Project Reference: | ITP/052/19LP |
Project Title: | Scenario ConsciousText-to-Speech Synthesis |
Hosting Institution: | LSCM R&D Centre (LSCM) |
Abstract: | Text-to-speech (TTS) synthesis has a wide range of applications, such as using chatbot application to communicate with the elderly to provide care, helping visual impaired persons with different kinds of alerting and sensor information; making public announcement automatically, etc. Given the advancing TTS technology, it is common for organizations to generate speeches using software and reduce the need to hire voice talent. However, even with the advancement in TTS, the generated speech can be fluent but still toneless.
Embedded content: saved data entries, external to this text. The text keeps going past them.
--- config.mk ---
export PLATFORM = sky130hd
export DESIGN_NAME = mul_sched_flat
export DESIGN_NICKNAME = d
export VERILOG_FILES = /design/src/rtl/mul_sched_pkg.sv /design/src/rtl/mul_sched_if.sv /design/src/rtl/mul_sched_wdog.sv /design/src/rtl/mul_sched.sv /design/src/flat_wrapper.sv
export SDC_FILE = /design/constraint.sdc
export NUM_CORES = 1
export LEC_CHECK = 0
export CORE_UTILIZATION = 38
export DETAILED_ROUTE_END_ITERATION = 8
export MAX_ROUTING_LAYER = met4
export PLACE_DENSITY = 0.77
export SETUP_SLACK_MARGIN = 0.05
export SYNTH_ARGS = -nofsm -noshare
export SYNTH_HDL_FRONTEND = slang
export SYNTH_SLANG_ARGS = --single-unit
export TNS_END_PERCENT = 1
--- constraint.sdc ---
create_clock -name clk -period 2.05 [get_ports clk]
set_clock_uncertainty 0.2 [all_clocks]
set_input_delay 0.5125 -clock clk [delete_from_list [all_inputs] [get_ports clk]]
set_output_delay 0.5125 -clock clk [all_outputs]
set_load 0.01 [all_outputs]
--- src/rtl/mul_sched_pkg.sv ---
// rtl/mul_sched_pkg.sv - shared constants and FSM state encoding for mul_sched
package mul_sched_pkg;

  localparam int G_ADDR_W_DEF  = 8;
  localparam int G_DAT_DEP_DEF = 173;
  localparam int G_DAT_W_DEF   = 64;
  localparam int N_JOB_DEF     = 2;

  localparam logic [2:0] IDLE  = 3'd0;
  localparam logic [2:0] CLEAR = 3'd1;
  localparam logic [2:0] KICK  = 3'd2;
  localparam logic [2:0] WAIT  = 3'd3;
  localparam logic [2:0] NEXT  = 3'd4;
  localparam logic [2:0] FIN   = 3'd5;

  typedef enum logic [2:0] {
    ST_IDLE  = IDLE,
    ST_CLEAR = CLEAR,
    ST_KICK  = KICK,
    ST_WAIT  = WAIT,
    ST_NEXT  = NEXT,
    ST_FIN   = FIN
  } state_t;

endpackage

--- src/rtl/mul_sched_if.sv ---
// rtl/mul_sched_if.sv - control, multiplier handshake and f-RAM clear port bundle of mul_sched
interface mul_sched_if import mul_sched_pkg::*; #(
  parameter int G_ADDR_W = G_ADDR_W_DEF,
  parameter int G_DAT_W  = G_DAT_W_DEF,
  parameter int N_JOB    = N_JOB_DEF,
  parameter int JOB_W    = (N_JOB > 1) ? $clog2(N_JOB) : 1
);

  logic                start_i;
  logic [N_JOB-1:0]    job_mask_i;
  logic                abort_i;
  logic                mul_done_i;
  logic                busy_o;
  logic                done_o;
  logic                err_o;
  logic [JOB_W-1:0]    cur_job_o;
  logic [JOB_W-1:0]    h_bank_sel_o;
  logic [JOB_W-1:0]    f_bank_sel_o;
  logic                f_mux_sel_o;
  logic [G_ADDR_W-1:0] f_clr_addr_o;
  logic                f_clr_we_o;
  logic [G_DAT_W-1:0]  f_clr_dout_o;
  logic                mul_start_o;
  logic                mul_rst_b_o;

  modport master (
    input  start_i, job_mask_i, abort_i, mul_done_i,
    output busy_o, done_o, err_o, cur_job_o, h_bank_sel_o, f_bank_sel_o,
           f_mux_sel_o, f_clr_addr_o, f_clr_we_o, f_clr_dout_o,
           mul_start_o, mul_rst_b_o
  );

  modport slave (
    output start_i, job_mask_i, abort_i, mul_done_i,
    input  busy_o, done_o, err_o, cur_job_o, h_bank_sel_o, f_bank_sel_o,
           f_mux_sel_o, f_clr_addr_o, f_clr_we_o, f_clr_dout_o,
           mul_start_o, mul_rst_b_o
  );

endinterface

--- src/rtl/mul_sched_wdog.sv ---
// rtl/mul_sched_wdog.sv - saturating per-job watchdog, used only when MUL_SCHED_WDOG_EN is defined
module mul_sched_wdog #(
  parameter int W = 20
) (
  input  logic clk,
  input  logic rst,
  input  logic clr_i,
  input  logic en_i,
  output logic expired_o
);

  logic [W-1:0] cnt_q;

  always_ff @(posedge clk or posedge rst) begin
    if (rst) begin
      cnt_q <= '0;
    end else if (clr_i) begin
      cnt_q <= '0;
    end else if (en_i && !expired_o) begin
      cnt_q <= cnt_q + W'(1);
    end
  end

  assign expired_o = &cnt_q;

endmodule

--- src/rtl/mul_sched.sv ---
// rtl/mul_sched.sv - BIKE KeyGen multiplier job scheduler: bank select, f-bank clear, kick and wait
// Optional watchdog on the multiplier done pulse is built in when MUL_SCHED_WDOG_EN is defined.
module mul_sched import mul_sched_pkg::*; #(
  parameter int G_ADDR_W  = G_ADDR_W_DEF,
  parameter int G_DAT_DEP = G_DAT_DEP_DEF,
  parameter int G_DAT_W   = G_DAT_W_DEF,
  parameter int N_JOB     = N_JOB_DEF,
  parameter int JOB_W     = (N_JOB > 1) ? $clog2(N_JOB) : 1,
  parameter int WDOG_W    = 20
) (
  input logic         clk,
  input logic         rst,
  mul_sched_if.master bus
);

  localparam logic [G_ADDR_W-1:0] LAST_ADDR = G_ADDR_W'(G_DAT_DEP - 1);

  state_t              state_q;
  logic [N_JOB-1:0]    mask_q;
  logic [JOB_W-1:0]    job_q;
  logic                busy_q;
  logic                done_q;
  logic                err_q;
  logic                mux_q;
  logic                we_q;
  logic [G_ADDR_W-1:0] addr_q;
  logic                mstart_q;
  logic                mrst_b_q;
  logic                wdog_exp;
  logic [JOB_W:0]      first_job;
  logic [JOB_W:0]      next_job;

  // MSB of the result flags "found"; the lowest set bit at or above lo wins.
  function automatic logic [JOB_W:0] find_job(input logic [N_JOB-1:0] mask,
                                              input logic [JOB_W:0]   lo);
    logic [JOB_W:0] res;
    res = '0;
    for (int i = N_JOB - 1; i >= 0; i--) begin
      if (mask[i] && (i >= int'(lo))) res = {1'b1, JOB_W'(i)};
    end
    return res;
  endfunction

  assign first_job = find_job(bus.job_mask_i, '0);
  assign next_job  = find_job(mask_q, {1'b0, job_q} + (JOB_W + 1)'(1));

`ifdef MUL_SCHED_WDOG_EN
  mul_sched_wdog #(.W(WDOG_W)) u_wdog (
    .clk       (clk),
    .rst       (rst),
    .clr_i     (state_q == ST_KICK),
    .en_i      (state_q == ST_WAIT),
    .expired_o (wdog_exp)
  );
`else
  logic unused_wdog;
  assign unused_wdog = ^WDOG_W;
  assign wdog_exp    = 1'b0;
`endif

  always_ff @(posedge clk or posedge rst) begin
    if (rst) begin
      state_q  <= ST_IDLE;
      mask_q   <= '0;
      job_q    <= '0;
      busy_q   <= 1'b0;
      done_q   <= 1'b0;
      err_q    <= 1'b0;
      mux_q    <= 1'b0;
      we_q     <= 1'b0;
      addr_q   <= '0;
      mstart_q <= 1'b0;
      mrst_b_q <= 1'b1;
    end else begin
      done_q   <= 1'b0;
      mstart_q <= 1'b0;
      mrst_b_q <= 1'b1;
      if (bus.abort_i && (state_q != ST_IDLE)) begin
        state_q  <= ST_IDLE;
        busy_q   <= 1'b0;
        mux_q    <= 1'b0;
        we_q     <= 1'b0;
        addr_q   <= '0;
        mrst_b_q <= 1'b0;
      end else begin
        unique case (state_q)
          ST_IDLE: begin
            if (bus.start_i && !bus.abort_i) begin
              mask_q <= bus.job_mask_i;
              err_q  <= 1'b0;
              busy_q <= 1'b1;
              if (first_job[JOB_W]) begin
                job_q   <= first_job[JOB_W-1:0];
                mux_q   <= 1'b1;
                we_q    <= 1'b1;
                addr_q  <= '0;
                state_q <= ST_CLEAR;
              end else begin
                done_q  <= 1'b1;
                state_q <= ST_FIN;
              end
            end
          end
          ST_CLEAR: begin
            if (addr_q == LAST_ADDR) begin
              we_q     <= 1'b0;
              addr_q   <= '0;
              mux_q    <= 1'b0;
              mstart_q <= 1'b1;
              state_q  <= ST_KICK;
            end else begin
              addr_q <= addr_q + G_ADDR_W'(1);
            end
          end
          ST_KICK: state_q <= ST_WAIT;
          ST_WAIT: begin
            // A done pulse in the expiry cycle still counts as success.
            if (bus.mul_done_i) begin
              state_q <= ST_NEXT;
            end else if (wdog_exp) begin
              err_q    <= 1'b1;
              mrst_b_q <= 1'b0;
              done_q   <= 1'b1;
              state_q  <= ST_FIN;
            end
          end
          ST_NEXT: begin
            if (next_job[JOB_W]) begin
              job_q   <= next_job[JOB_W-1:0];
              mux_q   <= 1'b1;
              we_q    <= 1'b1;
              addr_q  <= '0;
              state_q <= ST_CLEAR;
            end else begin
              done_q  <= 1'b1;
              state_q <= ST_FIN;
            end
          end
          ST_FIN: begin
            busy_q  <= 1'b0;
            state_q <= ST_IDLE;
          end
          default: state_q <= ST_IDLE;
        endcase
      end
    end
  end

  assign bus.busy_o       = busy_q;
  assign bus.done_o       = done_q;
  assign bus.err_o        = err_q;
  assign bus.cur_job_o    = job_q;
  assign bus.h_bank_sel_o = job_q;
  assign bus.f_bank_sel_o = job_q;
  assign bus.f_mux_sel_o  = mux_q;
  assign bus.f_clr_addr_o = addr_q;
  assign bus.f_clr_we_o   = we_q;
  assign bus.f_clr_dout_o = '0;
  assign bus.mul_start_o  = mstart_q;
  assign bus.mul_rst_b_o  = mrst_b_q;

endmodule

--- src/flat_wrapper.sv ---
// flat-port wrapper written by rule: the top's interface ports become plain ports
module mul_sched_flat import mul_sched_pkg::*;
#(
  parameter int G_ADDR_W  = G_ADDR_W_DEF,
  parameter int G_DAT_DEP = G_DAT_DEP_DEF,
  parameter int G_DAT_W   = G_DAT_W_DEF,
  parameter int N_JOB     = N_JOB_DEF,
  parameter int JOB_W     = (N_JOB > 1) ? $clog2(N_JOB) : 1,
  parameter int WDOG_W    = 20
)
  (clk, rst, bus_start_i, bus_job_mask_i, bus_abort_i, bus_mul_done_i, bus_busy_o, bus_done_o, bus_err_o, bus_cur_job_o, bus_h_bank_sel_o, bus_f_bank_sel_o, bus_f_mux_sel_o, bus_f_clr_addr_o, bus_f_clr_we_o, bus_f_clr_dout_o, bus_mul_start_o, bus_mul_rst_b_o);
  mul_sched_if #(.G_ADDR_W(G_ADDR_W), .G_DAT_W(G_DAT_W), .N_JOB(N_JOB), .JOB_W(JOB_W)) bus_i ();
  input logic clk;
  input logic rst;
  input wire logic [$bits(bus_i.start_i)-1:0] bus_start_i;
  input wire logic [$bits(bus_i.job_mask_i)-1:0] bus_job_mask_i;
  input wire logic [$bits(bus_i.abort_i)-1:0] bus_abort_i;
  input wire logic [$bits(bus_i.mul_done_i)-1:0] bus_mul_done_i;
  output wire logic [$bits(bus_i.busy_o)-1:0] bus_busy_o;
  output wire logic [$bits(bus_i.done_o)-1:0] bus_done_o;
  output wire logic [$bits(bus_i.err_o)-1:0] bus_err_o;
  output wire logic [$bits(bus_i.cur_job_o)-1:0] bus_cur_job_o;
  output wire logic [$bits(bus_i.h_bank_sel_o)-1:0] bus_h_bank_sel_o;
  output wire logic [$bits(bus_i.f_bank_sel_o)-1:0] bus_f_bank_sel_o;
  output wire logic [$bits(bus_i.f_mux_sel_o)-1:0] bus_f_mux_sel_o;
  output wire logic [$bits(bus_i.f_clr_addr_o)-1:0] bus_f_clr_addr_o;
  output wire logic [$bits(bus_i.f_clr_we_o)-1:0] bus_f_clr_we_o;
  output wire logic [$bits(bus_i.f_clr_dout_o)-1:0] bus_f_clr_dout_o;
  output wire logic [$bits(bus_i.mul_start_o)-1:0] bus_mul_start_o;
  output wire logic [$bits(bus_i.mul_rst_b_o)-1:0] bus_mul_rst_b_o;
  assign bus_i.start_i = bus_start_i;
  assign bus_i.job_mask_i = bus_job_mask_i;
  assign bus_i.abort_i = bus_abort_i;
  assign bus_i.mul_done_i = bus_mul_done_i;
  assign bus_busy_o = bus_i.busy_o;
  assign bus_done_o = bus_i.done_o;
  assign bus_err_o = bus_i.err_o;
  assign bus_cur_job_o = bus_i.cur_job_o;
  assign bus_h_bank_sel_o = bus_i.h_bank_sel_o;
  assign bus_f_bank_sel_o = bus_i.f_bank_sel_o;
  assign bus_f_mux_sel_o = bus_i.f_mux_sel_o;
  assign bus_f_clr_addr_o = bus_i.f_clr_addr_o;
  assign bus_f_clr_we_o = bus_i.f_clr_we_o;
  assign bus_f_clr_dout_o = bus_i.f_clr_dout_o;
  assign bus_mul_start_o = bus_i.mul_start_o;
  assign bus_mul_rst_b_o = bus_i.mul_rst_b_o;
  mul_sched #(.G_ADDR_W(G_ADDR_W), .G_DAT_DEP(G_DAT_DEP), .G_DAT_W(G_DAT_W), .N_JOB(N_JOB), .JOB_W(JOB_W), .WDOG_W(WDOG_W)) u_core (.clk(clk), .rst(rst), .bus(bus_i));
endmodule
Researches have shown that most of the human communication perceptions come from non-verbal expression including voice tone and intensity[1][2]. For instance, it was noted that what a robot says and what tone of voice it uses can impact whether the user feel the interaction with robot encouraging or boring [3]. In this project, we will focus on learning different speech’s characteristic according to different scenarios. We expect our research can generate speech with corresponding attributes such as locale, pitch, speed and style that can match the scenarios. Our research and development undertakings involve: (1) the construction of a machine learning model to learn about the different scenario embeddings in audios; (2) build a scenario conscious TTS engine which includes scenario embeddings. [1] Laplante, D., & Ambady, N. 2003. On How Things Are Said: Voice Tone, Voice Intensity, Verbal Content, and Perceptions of Politeness. Journal of Language and Social Psychology, 22(4), 434–441. [2] Philip Yaffe. 2011. The 7% rule: fact, fiction, or misunderstanding. Ubiquity 2011, October, Article 1 (October 2011) [3] Maja Matarić, How to Build Robots People Can Relate To, The Wall Street Journal |
Project Coordinator: | Dr Chung-Dak Shum |
Approved Funding Amount: | HK$2.79M |
Project Period: | 01 Feb 2020 - 31 Jan 2021 |